Only an exact repetition of the entries will do.

*****

**config.mk**
```make
export PLATFORM = sky130hd
export DESIGN_NAME = pcfp_programmer
export DESIGN_NICKNAME = d
export VERILOG_FILES = /design/src/verilog/pcfp_pkg.sv /design/src/verilog/pcfp_level_filter.sv /design/src/verilog/pcfp_programmer.sv
export VERILOG_INCLUDE_DIRS = /design/src /design/src/verilog
export SDC_FILE = /design/constraint.sdc
export NUM_CORES = 1
export LEC_CHECK = 0
export ABC_CLOCK_PERIOD_IN_PS = 7000
export BUFFER_PORTS_ARGS = -buffer_cell sky130_fd_sc_hd__buf_2
export CAP_MARGIN = 20
export CORE_MARGIN = 1
export CORE_UTILIZATION = 59
export DETAILED_ROUTE_END_ITERATION = 8
export PLACE_DENSITY_LB_ADDON = 0.3
export SYNTH_ARGS = -nofsm -noshare
export SYNTH_HDL_FRONTEND = slang
export SYNTH_SLANG_ARGS = --single-unit
```
**constraint.sdc**
```tcl
create_clock -name clk_sys -period 7 [get_ports clk_sys]
set_clock_uncertainty 0.15 [all_clocks]
set_input_delay 1.4 -clock clk_sys [delete_from_list [all_inputs] [get_ports clk_sys]]
set_output_delay 1.4 -clock clk_sys [all_outputs]
set_load 0.01 [all_outputs]
```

*****

Answer space:
**config.mk**
```make
export PLATFORM = sky130hd
export DESIGN_NAME = pcfp_programmer
export DESIGN_NICKNAME = d
export VERILOG_FILES = /design/src/verilog/pcfp_pkg.sv /design/src/verilog/pcfp_level_filter.sv /design/src/verilog/pcfp_programmer.sv
export VERILOG_INCLUDE_DIRS = /design/src /design/src/verilog
export SDC_FILE = /design/constraint.sdc
export NUM_CORES = 1
export LEC_CHECK = 0
export ABC_CLOCK_PERIOD_IN_PS = 7000
export BUFFER_PORTS_ARGS = -buffer_cell sky130_fd_sc_hd__buf_2
export CAP_MARGIN = 20
export CORE_MARGIN = 1
export CORE_UTILIZATION = 59
export DETAILED_ROUTE_END_ITERATION = 8
export PLACE_DENSITY_LB_ADDON = 0.3
export SYNTH_ARGS = -nofsm -noshare
export SYNTH_HDL_FRONTEND = slang
export SYNTH_SLANG_ARGS = --single-unit
```
**constraint.sdc**
```tcl
create_clock -name clk_sys -period 7 [get_ports clk_sys]
set_clock_uncertainty 0.15 [all_clocks]
set_input_delay 1.4 -clock clk_sys [delete_from_list [all_inputs] [get_ports clk_sys]]
set_output_delay 1.4 -clock clk_sys [all_outputs]
set_load 0.01 [all_outputs]
```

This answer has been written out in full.